GLP-1 stands for Glucagon Like Peptide-1, a hormone that the human body releases after an individual eats food. The drugs mimic the effects of this hormone, thereby giving an individual the feeling of being full. Initially, the drugs were developed to treat diabetes, and what drug producers noticed in testing with their diabetes patients is that they were losing weight, and a lot of it. It didn’t take long for the drugs to be tested and clinically approved for the treatment of obesity, and suddenly the Western world had a medicinal treatment for its overweight population (it is estimated that more than 40% of the US population is obese). These developments really got the market excited as the pharmaceutical majors who make GLP-1’s had an enormous addressable market to treat and saw their share prices soar as a result. Novo Nordisk, the Danish drugmaker who makes GLP-1 Ozempic, eclipsed luxury goods stalwart LVMH to become Europe’s most valuable company and Eli Lilly, the diabetes leader in the US, soon had a market capitalisation of over half a trillion dollars.

But it isn’t all positive for the drugmakers, who have a major hurdle to overcome if they are to see their share prices extend their already impressive gains. The major obstacle is price, with list prices in the US standing at around $1,000 per month for the GLP-1s produced by Novo Nordisk and Eli Lilly. To address this, pharmaceutical majors need insurers to come to the party. They are trying to force them to do so by proving that a thinner population is a healthier one, and that overall, the drugs will be a net saver for the European and American economies as they will have a healthier and therefore more productive population. Novo Nordisk showed towards the back end of 2023 that their drugs reduce the risk of an overweight individual having a heart attack or stroke and tests are on the way attempting to prove the drug’s efficacy in other disease areas, such as fatty liver disease and sleep apnea. This tussle between insurers and drug producers is one of the key catalysts for Lilly and Novo alike, as if they can make the drugs affordable for end users, it will go a long way towards them achieving their goals and meeting the market’s lofty profitability expectations.

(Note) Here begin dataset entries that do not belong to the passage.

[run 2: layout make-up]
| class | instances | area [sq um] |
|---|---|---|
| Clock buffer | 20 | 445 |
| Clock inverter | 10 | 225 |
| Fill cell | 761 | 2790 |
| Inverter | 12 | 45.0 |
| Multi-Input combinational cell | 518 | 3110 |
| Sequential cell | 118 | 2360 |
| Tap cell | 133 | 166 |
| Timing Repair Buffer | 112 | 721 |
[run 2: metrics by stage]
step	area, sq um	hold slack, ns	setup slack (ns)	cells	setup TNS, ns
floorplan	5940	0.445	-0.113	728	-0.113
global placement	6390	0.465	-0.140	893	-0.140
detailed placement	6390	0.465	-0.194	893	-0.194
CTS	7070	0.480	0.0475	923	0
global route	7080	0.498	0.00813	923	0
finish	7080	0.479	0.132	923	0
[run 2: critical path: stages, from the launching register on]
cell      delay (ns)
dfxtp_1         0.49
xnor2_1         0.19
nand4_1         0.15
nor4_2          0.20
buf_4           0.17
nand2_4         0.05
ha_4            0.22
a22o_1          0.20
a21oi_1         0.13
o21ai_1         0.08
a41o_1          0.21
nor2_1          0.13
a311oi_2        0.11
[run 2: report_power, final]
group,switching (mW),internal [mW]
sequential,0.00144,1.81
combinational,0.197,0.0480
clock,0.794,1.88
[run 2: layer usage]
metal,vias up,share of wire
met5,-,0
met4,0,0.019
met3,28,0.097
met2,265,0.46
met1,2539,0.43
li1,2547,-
$ cat src/logic/ddrpc_pkg.sv
// Purpose: Shared constants for the bank precharge and auto-precharge timing block.
// Assumes: Four banks, one command clock at 250 MHz, Wishbone register access.
// Notes: Register offsets are byte addresses of 32-bit words.
package ddrpc_pkg;
  localparam int unsigned DDRPC_NBANK = 4;
  localparam int unsigned DDRPC_CLK_PS = 4000;
  // Analog times in picoseconds.
  localparam int unsigned DDRPC_TRTP_PS = 7500;
  localparam int unsigned DDRPC_TRP_PS = 15000;
  localparam int unsigned DDRPC_TRAS_PS = 45000;
  // Cycle counts, rounded up as least times.
  localparam int unsigned DDRPC_RTP_CYC = (DDRPC_TRTP_PS + DDRPC_CLK_PS - 1) / DDRPC_CLK_PS;
  localparam int unsigned DDRPC_RP_CYC = (DDRPC_TRP_PS + DDRPC_CLK_PS - 1) / DDRPC_CLK_PS;
  localparam int unsigned DDRPC_RAS_CYC = (DDRPC_TRAS_PS + DDRPC_CLK_PS - 1) / DDRPC_CLK_PS;
  localparam int unsigned DDRPC_CW = 8;
  // Least gap after the last prefetch before an internal precharge.
  localparam logic [7:0] DDRPC_PREF_GAP = 8'h02;
  localparam logic [7:0] DDRPC_BL8_PREF = 8'h02;
  // Command encodings on {ras_n, cas_n, we_n} with cs_n low.
  localparam logic [2:0] DDRPC_CMD_ACT = 3'h3;
  localparam logic [2:0] DDRPC_CMD_PRE = 3'h2;
  localparam logic [2:0] DDRPC_CMD_WR = 3'h4;
  localparam logic [2:0] DDRPC_CMD_RD = 3'h5;
  // Register map.
  localparam logic [3:0] DDRPC_REG_CFG = 4'h0;
  localparam logic [3:0] DDRPC_REG_STAT = 4'h4;
  localparam logic [3:0] DDRPC_REG_CNT = 4'h8;
  // Configuration fields: AL, CL, WR, burst length 8 flag.
  localparam int unsigned DDRPC_CFG_AL_LSB = 0;
  localparam int unsigned DDRPC_CFG_CL_LSB = 4;
  localparam int unsigned DDRPC_CFG_WR_LSB = 8;
  localparam int unsigned DDRPC_CFG_BL8_BIT = 12;
  localparam logic [31:0] DDRPC_CFG_RST = 32'h0000_0330;
  typedef enum logic [1:0] {
    DDRPC_B_IDLE = 2'b00,
    DDRPC_B_ACTIVE = 2'b01,
    DDRPC_B_APWAIT = 2'b10,
    DDRPC_B_PRECH = 2'b11
  } ddrpc_bank_e;
endpackage : ddrpc_pkg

In our view, the hype around GLP-1s certainly is worth all the fuss, and we believe the opportunity that exists for Novo Nordisk and Eli Lilly is compelling, and one we want to be involved in. Laurium Capital holds positions in Novo Nordisk in its global mandates and some of its multi-asset funds. Should you wish to learn more about the companies’ funds, please visit www.lauriumcapital.com.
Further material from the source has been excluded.